Q&A With Malcom Ivey

Malcom Ivey

Many St. Louisans know that Ivey-Selkirk is an institution, having been around since 1830. But what some may not know is that it’s the second-oldest auction house in the United States. Ladue News spoke with owner/president Malcolm Ivey, an industry veteran for more than 20 years. 

LN: Among your many hats is that of auctioneer. how did you become one?

MI: All our auctioneers started the same way: We were asked if we wanted to do it, then we got our practice doing monthly auctions, conducting sales of low- to medium-value property. Sure, there were ‘auction schools’ around, but we never did that. For us, it was trial by fire.

LN: What is the auctioneer’s most important role?

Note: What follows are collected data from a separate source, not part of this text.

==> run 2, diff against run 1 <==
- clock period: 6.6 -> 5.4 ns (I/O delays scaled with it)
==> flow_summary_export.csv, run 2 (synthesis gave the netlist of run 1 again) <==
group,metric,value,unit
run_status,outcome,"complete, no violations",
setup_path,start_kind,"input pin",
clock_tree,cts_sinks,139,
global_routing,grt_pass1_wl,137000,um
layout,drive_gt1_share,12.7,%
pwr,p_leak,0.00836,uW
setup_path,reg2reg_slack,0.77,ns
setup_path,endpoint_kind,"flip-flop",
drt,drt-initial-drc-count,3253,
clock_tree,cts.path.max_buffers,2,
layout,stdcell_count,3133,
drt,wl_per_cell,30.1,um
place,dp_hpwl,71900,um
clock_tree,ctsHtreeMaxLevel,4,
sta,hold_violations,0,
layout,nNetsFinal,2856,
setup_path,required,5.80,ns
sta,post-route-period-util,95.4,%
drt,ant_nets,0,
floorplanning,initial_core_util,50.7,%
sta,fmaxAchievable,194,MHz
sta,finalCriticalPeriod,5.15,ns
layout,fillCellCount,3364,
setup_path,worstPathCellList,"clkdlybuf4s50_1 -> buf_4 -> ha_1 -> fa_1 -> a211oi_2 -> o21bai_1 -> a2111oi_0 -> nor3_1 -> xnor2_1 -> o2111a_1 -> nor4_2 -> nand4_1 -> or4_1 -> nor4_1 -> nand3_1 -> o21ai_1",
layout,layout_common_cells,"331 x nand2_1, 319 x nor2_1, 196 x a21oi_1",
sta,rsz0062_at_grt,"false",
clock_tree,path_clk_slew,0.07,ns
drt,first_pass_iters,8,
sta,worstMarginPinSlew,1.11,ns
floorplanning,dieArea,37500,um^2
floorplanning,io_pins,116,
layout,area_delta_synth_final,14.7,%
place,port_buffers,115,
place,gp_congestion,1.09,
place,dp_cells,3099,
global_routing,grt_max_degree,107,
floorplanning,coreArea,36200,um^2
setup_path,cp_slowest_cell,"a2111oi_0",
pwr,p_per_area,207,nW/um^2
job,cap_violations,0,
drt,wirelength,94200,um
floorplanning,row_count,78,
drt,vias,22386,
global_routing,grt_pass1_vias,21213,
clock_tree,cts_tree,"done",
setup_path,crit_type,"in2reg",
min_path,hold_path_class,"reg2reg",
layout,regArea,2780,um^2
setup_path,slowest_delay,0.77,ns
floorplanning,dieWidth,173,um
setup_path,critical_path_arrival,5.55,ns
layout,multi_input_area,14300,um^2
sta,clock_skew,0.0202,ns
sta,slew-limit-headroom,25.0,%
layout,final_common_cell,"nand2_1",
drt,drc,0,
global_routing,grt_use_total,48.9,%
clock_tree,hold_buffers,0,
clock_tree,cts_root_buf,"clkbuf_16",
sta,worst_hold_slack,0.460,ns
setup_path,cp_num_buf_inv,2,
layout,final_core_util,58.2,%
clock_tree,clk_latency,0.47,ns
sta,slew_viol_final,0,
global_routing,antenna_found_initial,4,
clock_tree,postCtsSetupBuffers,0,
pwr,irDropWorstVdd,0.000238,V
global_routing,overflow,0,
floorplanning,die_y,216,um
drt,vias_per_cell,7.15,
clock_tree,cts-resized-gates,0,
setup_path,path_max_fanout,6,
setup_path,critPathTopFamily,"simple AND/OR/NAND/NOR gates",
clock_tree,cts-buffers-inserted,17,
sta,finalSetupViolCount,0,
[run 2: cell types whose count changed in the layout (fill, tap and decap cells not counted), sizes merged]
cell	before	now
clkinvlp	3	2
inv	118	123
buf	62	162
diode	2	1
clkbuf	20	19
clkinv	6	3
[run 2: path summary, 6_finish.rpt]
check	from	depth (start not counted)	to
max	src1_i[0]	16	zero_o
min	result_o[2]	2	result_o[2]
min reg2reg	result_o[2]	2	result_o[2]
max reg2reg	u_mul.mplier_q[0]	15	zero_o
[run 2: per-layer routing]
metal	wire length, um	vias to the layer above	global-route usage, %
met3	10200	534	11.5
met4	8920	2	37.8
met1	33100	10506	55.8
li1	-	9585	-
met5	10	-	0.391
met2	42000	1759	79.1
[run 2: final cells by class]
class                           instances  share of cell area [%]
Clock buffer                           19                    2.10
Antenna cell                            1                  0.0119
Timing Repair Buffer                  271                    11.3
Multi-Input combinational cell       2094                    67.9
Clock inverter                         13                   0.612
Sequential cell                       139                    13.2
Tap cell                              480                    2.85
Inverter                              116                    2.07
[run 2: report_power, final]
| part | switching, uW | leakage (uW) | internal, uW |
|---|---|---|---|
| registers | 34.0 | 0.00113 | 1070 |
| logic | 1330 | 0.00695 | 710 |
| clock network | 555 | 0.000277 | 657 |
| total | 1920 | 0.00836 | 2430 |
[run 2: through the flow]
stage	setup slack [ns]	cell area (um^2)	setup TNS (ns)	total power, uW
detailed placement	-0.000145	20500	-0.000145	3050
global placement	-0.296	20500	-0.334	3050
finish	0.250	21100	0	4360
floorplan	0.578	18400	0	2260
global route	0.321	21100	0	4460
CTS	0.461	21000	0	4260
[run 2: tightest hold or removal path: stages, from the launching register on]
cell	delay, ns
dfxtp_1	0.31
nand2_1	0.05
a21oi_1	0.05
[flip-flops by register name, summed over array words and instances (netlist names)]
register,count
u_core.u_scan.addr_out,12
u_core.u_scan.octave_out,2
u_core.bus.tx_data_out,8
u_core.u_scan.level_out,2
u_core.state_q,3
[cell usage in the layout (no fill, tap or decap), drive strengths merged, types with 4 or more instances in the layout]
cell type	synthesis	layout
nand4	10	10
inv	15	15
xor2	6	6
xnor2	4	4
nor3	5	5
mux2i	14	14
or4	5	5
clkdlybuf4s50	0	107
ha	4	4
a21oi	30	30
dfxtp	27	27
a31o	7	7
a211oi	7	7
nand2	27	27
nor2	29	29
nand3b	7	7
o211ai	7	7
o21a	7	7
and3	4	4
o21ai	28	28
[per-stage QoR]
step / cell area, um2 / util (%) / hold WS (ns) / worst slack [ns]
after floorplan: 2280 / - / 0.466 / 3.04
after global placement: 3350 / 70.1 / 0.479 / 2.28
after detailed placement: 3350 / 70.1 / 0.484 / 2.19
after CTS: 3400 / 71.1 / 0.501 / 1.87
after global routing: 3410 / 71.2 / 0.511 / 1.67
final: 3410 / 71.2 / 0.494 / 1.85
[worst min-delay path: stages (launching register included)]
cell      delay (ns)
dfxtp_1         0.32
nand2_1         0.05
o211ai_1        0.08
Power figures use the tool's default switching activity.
`src/rtl/ps2_pkg.sv`:
```
// Shared types and helpers for the PS/2 scan-code decoder.
// Optional feature macro: PS2_ASCII_EN (shift tracking and ASCII lookup).
package ps2_pkg;

   typedef enum logic [1:0] {
      S_IDLE,
      S_EXT,
      S_BRK,
      S_EXT_BRK
   } ps2_dec_state_t;

   localparam logic [7:0] PS2_EXT_CODE = 8'hE0;
   localparam logic [7:0] PS2_BRK_CODE = 8'hF0;

`ifdef PS2_ASCII_EN
   typedef struct packed {
      logic       shift;
      logic       ext;
      logic       brk;
      logic [7:0] code;
   } ps2_key_t;

   // Set-2 make code to ASCII; letters follow shift, digits do not.
   function automatic logic [7:0] ps2_ascii(input logic [7:0] code, input logic shift);
      logic [7:0] ch;
      ch = 8'h00;
      case (code)
         8'h1C: ch = "a";
         8'h32: ch = "b";
         8'h21: ch = "c";
         8'h23: ch = "d";
         8'h24: ch = "e";
         8'h2B: ch = "f";
         8'h34: ch = "g";
         8'h33: ch = "h";
         8'h43: ch = "i";
         8'h3B: ch = "j";
         8'h42: ch = "k";
         8'h4B: ch = "l";
         8'h3A: ch = "m";
         8'h31: ch = "n";
         8'h44: ch = "o";
         8'h4D: ch = "p";
         8'h15: ch = "q";
         8'h2D: ch = "r";
         8'h1B: ch = "s";
         8'h2C: ch = "t";
         8'h3C: ch = "u";
         8'h2A: ch = "v";
         8'h1D: ch = "w";
         8'h22: ch = "x";
         8'h35: ch = "y";
         8'h1A: ch = "z";
         8'h45: ch = "0";
         8'h16: ch = "1";
         8'h1E: ch = "2";
         8'h26: ch = "3";
         8'h25: ch = "4";
         8'h2E: ch = "5";
         8'h36: ch = "6";
         8'h3D: ch = "7";
         8'h3E: ch = "8";
         8'h46: ch = "9";
         8'h29: ch = 8'h20;
         8'h5A: ch = 8'h0D;
         default: ch = 8'h00;
      endcase
      if (shift && (ch >= 8'h61) && (ch <= 8'h7A)) begin
         ch = ch - 8'h20;
      end
      return ch;
   endfunction
`else
   typedef struct packed {
      logic       ext;
      logic       brk;
      logic [7:0] code;
   } ps2_key_t;
`endif

   localparam int unsigned PS2_KEY_W = $bits(ps2_key_t);

endpackage

```
`src/rtl/ps2_key_fifo.sv`:
```
// Show-ahead FIFO for decoded key events. Pointers carry one extra wrap bit so
// full and empty are told apart by the MSB.
module ps2_key_fifo #(
   parameter int unsigned DEPTH = 8,
   parameter int unsigned WIDTH = 10
) (
   input  logic             clk,
   input  logic             rst,
   input  logic             push,
   input  logic             pop,
   input  logic [WIDTH-1:0] wdata,
   output logic [WIDTH-1:0] rdata,
   output logic             full,
   output logic             empty
);

   localparam int unsigned AW = $clog2(DEPTH);
   localparam logic [AW:0] PTR_ONE = {{AW{1'b0}}, 1'b1};

   logic [WIDTH-1:0] mem [DEPTH];
   logic [AW:0]      wr_ptr;
   logic [AW:0]      rd_ptr;
   logic             do_push;
   logic             do_pop;

   assign empty = (wr_ptr == rd_ptr);
   assign full  = (wr_ptr[AW] != rd_ptr[AW]) && (wr_ptr[AW-1:0] == rd_ptr[AW-1:0]);

   // A pop on a full FIFO frees the slot the concurrent push lands in.
   assign do_pop  = pop && !empty;
   assign do_push = push && (!full || do_pop);

   assign rdata = mem[rd_ptr[AW-1:0]];

   // Storage array; contents are don't-care until written, so no reset.
   always_ff @(posedge clk) begin
      if (do_push) begin
         mem[wr_ptr[AW-1:0]] <= wdata;
      end
   end

   // Read/write pointer advance.
   always_ff @(posedge clk or negedge rst) begin
      if (!rst) begin
         wr_ptr <= '0;
         rd_ptr <= '0;
      end else begin
         if (do_push) begin
            wr_ptr <= wr_ptr + PTR_ONE;
         end
         if (do_pop) begin
            rd_ptr <= rd_ptr + PTR_ONE;
         end
      end
   end

endmodule

```
`src/rtl/ps2_scan_decoder.sv`:
```
// PS/2 Set-2 scan decoder: frame check, E0/F0 prefix folding, key FIFO.
// Optional feature macro: PS2_ASCII_EN (shift tracking and ASCII output).
module ps2_scan_decoder
   import ps2_pkg::*;
#(
   parameter int unsigned DEPTH = 8,
   parameter int unsigned ERR_W = 8
) (
   input  logic             clk,
   input  logic             rst,
   input  logic             frame_done,
   input  logic [9:0]       frame,
   input  logic             rd_en,
   input  logic             clr_err,
   output logic             key_valid,
   output logic [7:0]       key_code,
   output logic             key_ext,
   output logic             key_break,
   output logic [7:0]       ascii,
   output logic             fifo_full,
   output logic             overflow,
   output logic [ERR_W-1:0] err_cnt
);

   localparam logic [ERR_W-1:0] ERR_ONE = {{(ERR_W-1){1'b0}}, 1'b1};
   localparam logic [ERR_W-1:0] ERR_MAX = {ERR_W{1'b1}};

   ps2_dec_state_t       state;
   ps2_key_t             new_key;
   ps2_key_t             head;
   logic [PS2_KEY_W-1:0] head_bits;
   logic [7:0]           scan;
   logic                 frame_ok;
   logic                 is_ext;
   logic                 is_brk;
   logic                 push_evt;
   logic                 fifo_empty;
`ifdef PS2_ASCII_EN
   logic                 shift;
`endif

   assign scan     = frame[7:0];
   assign frame_ok = (^frame[8:0]) && frame[9];
   assign is_ext   = (scan == PS2_EXT_CODE);
   assign is_brk   = (scan == PS2_BRK_CODE);
   assign push_evt = frame_done && frame_ok && !is_ext && !is_brk;
   assign head     = ps2_key_t'(head_bits);

   // Assemble the event for the current byte from the pending prefixes.
   always_comb begin
      new_key      = '0;
      new_key.code = scan;
      new_key.ext  = (state == S_EXT) || (state == S_EXT_BRK);
      new_key.brk  = (state == S_BRK) || (state == S_EXT_BRK);
`ifdef PS2_ASCII_EN
      new_key.shift = shift;
`endif
   end

   // Prefix FSM, shift tracking and sticky error/overflow status.
   always_ff @(posedge clk or negedge rst) begin
      if (!rst) begin
         state    <= S_IDLE;
         err_cnt  <= '0;
         overflow <= 1'b0;
`ifdef PS2_ASCII_EN
         shift    <= 1'b0;
`endif
      end else begin
         if (frame_done) begin
            if (!frame_ok) begin
               state <= S_IDLE;
            end else if (is_ext) begin
               state <= S_EXT;
            end else if (is_brk) begin
               case (state)
                  S_IDLE:  state <= S_BRK;
                  S_EXT:   state <= S_EXT_BRK;
                  default: state <= state;
               endcase
            end else begin
               state <= S_IDLE;
            end
         end
         if (clr_err) begin
            err_cnt  <= '0;
            overflow <= 1'b0;
         end else begin
            if (frame_done && !frame_ok && (err_cnt != ERR_MAX)) begin
               err_cnt <= err_cnt + ERR_ONE;
            end
            if (push_evt && fifo_full && !rd_en) begin
               overflow <= 1'b1;
            end
         end
`ifdef PS2_ASCII_EN
         // Shift follows the key stream even when the event itself is dropped.
         if (push_evt && ((scan == 8'h12) || (scan == 8'h59))) begin
            shift <= !new_key.brk;
         end
`endif
      end
   end

   ps2_key_fifo #(
      .DEPTH (DEPTH),
      .WIDTH (PS2_KEY_W)
   ) u_fifo (
      .clk   (clk),
      .rst   (rst),
      .push  (push_evt),
      .pop   (rd_en),
      .wdata (new_key),
      .rdata (head_bits),
      .full  (fifo_full),
      .empty (fifo_empty)
   );

   // Show-ahead head entry, forced to zero when the FIFO is empty.
   always_comb begin
      key_valid = !fifo_empty;
      key_code  = 8'h00;
      key_ext   = 1'b0;
      key_break = 1'b0;
      ascii     = 8'h00;
      if (!fifo_empty) begin
         key_code  = head.code;
         key_ext   = head.ext;
         key_break = head.brk;
`ifdef PS2_ASCII_EN
         if (!head.ext && !head.brk) begin
            ascii = ps2_ascii(head.code, head.shift);
         end
`endif
      end
   end

endmodule

```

MI: Being able to judge the audience and use that judgment and experience to manage the pace of the auction. In today’s market, you need to get a feel for where the audience stands. It’s hard to read people from time to time, and obviously, the economy affects things. But good auctioneers will realize early on if it’s going to be a tough crowd.

LN: What makes a crowd tough?

MI: A lot of it has to do with the property being offered. If it’s exciting, the audience will respond enthusiastically. If not, it will take a little more time to get the audience excited about it.

LN: How do people hear about your auctions?

MI: We have an extensive mailing list, and we advertise locally and internationally.

LN: Do you have a lot of the same people showing up all the time?

MI: Absolutely. Because we’ve been around for so long, we have St. Louisans who’ve followed us for generations and it’s a routine for them. Our major sales are held over the weekend. It’s the perfect ‘cheap date’ it doesn’t cost a thing to register and you’ll learn about the current prices of art, antiques and other collectibles.

LN: What’s the scene like on auction day?

MI: We usually set up in the Forsyth Gallery, our main venue. We’ll have 400 chairs facing the stage and auctioneer. The items will already be in numerical order, and they’re presented by type, so they’ll either be all American pieces or all English at one time. We publish a catalog beforehand, so many of the people who come already know what’s being featured.

LN: Is there a dress code?

MI: It used to be a lot more formal in the old days. Now, we have people dressing very casually, sometimes even in shorts and T-shirts in the summer.

LN: Are there any important rules of etiquette that attendees should keep in mind?

MI: It’s good to keep the noise level down, but of course there’s still some conversation going on. Most people are cognizant about what to do, and know that they’re not supposed to yell across the room to somebody or have their cell phones on.

LN: What’s your biggest auction event of the year?

MI: Our gallery sales are big. We have six of those a year, including the Spring Gallery Auction this weekend. Our Modernism sales, in May and November, are also popular.

LN: What’s the most significant piece you’ve auctioned off in recent memory?

MI: A Frederic Church painting that sold for $2.6 million in 2007.